### Entries shown ###
--- config.mk ---
export PLATFORM = sky130hd
export DESIGN_NAME = weight_pingpong_ctrl
export DESIGN_NICKNAME = d
export VERILOG_FILES = /design/src/rtl/weight_pingpong_ctrl.sv
export SDC_FILE = /design/constraint.sdc
export NUM_CORES = 1
export LEC_CHECK = 0
export BUFFER_PORTS_ARGS = -buffer_cell sky130_fd_sc_hd__clkbuf_2
export CAP_MARGIN = 15
export CORE_ASPECT_RATIO = 1.2
export CORE_MARGIN = 2
export CORE_UTILIZATION = 40
export CTS_CLUSTER_DIAMETER = 40
export DETAILED_ROUTE_END_ITERATION = 16
export PLACE_DENSITY = 0.64
export RECOVER_POWER = 25
export SLEW_MARGIN = 20
export SYNTH_ARGS = -nofsm -noshare
export SYNTH_HDL_FRONTEND = slang
export SYNTH_SLANG_ARGS = --single-unit
--- constraint.sdc ---
create_clock -name clk -period 6.18 [get_ports clk]
set_input_delay 1.236 -clock clk [delete_from_list [all_inputs] [get_ports clk]]
set_output_delay 1.236 -clock clk [all_outputs]
set_load 0.02 [all_outputs]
###
▶ _Task instructions_
Output the line containing "export VERILOG_FILES = /design/src/rtl/weight_pingpong_ctrl.sv" and every line after it through the final line of the records above, exactly as written and nothing else.

▶ _Output for this exercise_
export VERILOG_FILES = /design/src/rtl/weight_pingpong_ctrl.sv
export SDC_FILE = /design/constraint.sdc
export NUM_CORES = 1
export LEC_CHECK = 0
export BUFFER_PORTS_ARGS = -buffer_cell sky130_fd_sc_hd__clkbuf_2
export CAP_MARGIN = 15
export CORE_ASPECT_RATIO = 1.2
export CORE_MARGIN = 2
export CORE_UTILIZATION = 40
export CTS_CLUSTER_DIAMETER = 40
export DETAILED_ROUTE_END_ITERATION = 16
export PLACE_DENSITY = 0.64
export RECOVER_POWER = 25
export SLEW_MARGIN = 20
export SYNTH_ARGS = -nofsm -noshare
export SYNTH_HDL_FRONTEND = slang
export SYNTH_SLANG_ARGS = --single-unit
--- constraint.sdc ---
create_clock -name clk -period 6.18 [get_ports clk]
set_input_delay 1.236 -clock clk [delete_from_list [all_inputs] [get_ports clk]]
set_output_delay 1.236 -clock clk [all_outputs]
set_load 0.02 [all_outputs]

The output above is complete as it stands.